> [What to do]: Take every line from the records below that includes the word "usage".

═══ Data extract ═══

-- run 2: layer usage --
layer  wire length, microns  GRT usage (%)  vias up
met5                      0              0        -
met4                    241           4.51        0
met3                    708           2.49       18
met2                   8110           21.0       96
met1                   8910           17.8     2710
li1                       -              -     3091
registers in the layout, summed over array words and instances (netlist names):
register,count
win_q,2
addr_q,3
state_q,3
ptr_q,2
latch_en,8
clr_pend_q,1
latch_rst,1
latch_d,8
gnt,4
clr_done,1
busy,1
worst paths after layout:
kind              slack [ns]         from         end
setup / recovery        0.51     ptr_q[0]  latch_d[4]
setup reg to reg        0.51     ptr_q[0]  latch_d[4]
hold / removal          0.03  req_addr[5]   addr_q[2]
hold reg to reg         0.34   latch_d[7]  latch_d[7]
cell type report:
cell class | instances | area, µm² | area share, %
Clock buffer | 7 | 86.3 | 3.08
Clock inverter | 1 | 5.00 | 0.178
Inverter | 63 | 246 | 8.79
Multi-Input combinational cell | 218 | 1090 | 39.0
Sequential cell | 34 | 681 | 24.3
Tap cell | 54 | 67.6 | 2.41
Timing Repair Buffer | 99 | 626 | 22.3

═══

> [Result of this exercise]:
-- run 2: layer usage --
layer  wire length, microns  GRT usage (%)  vias up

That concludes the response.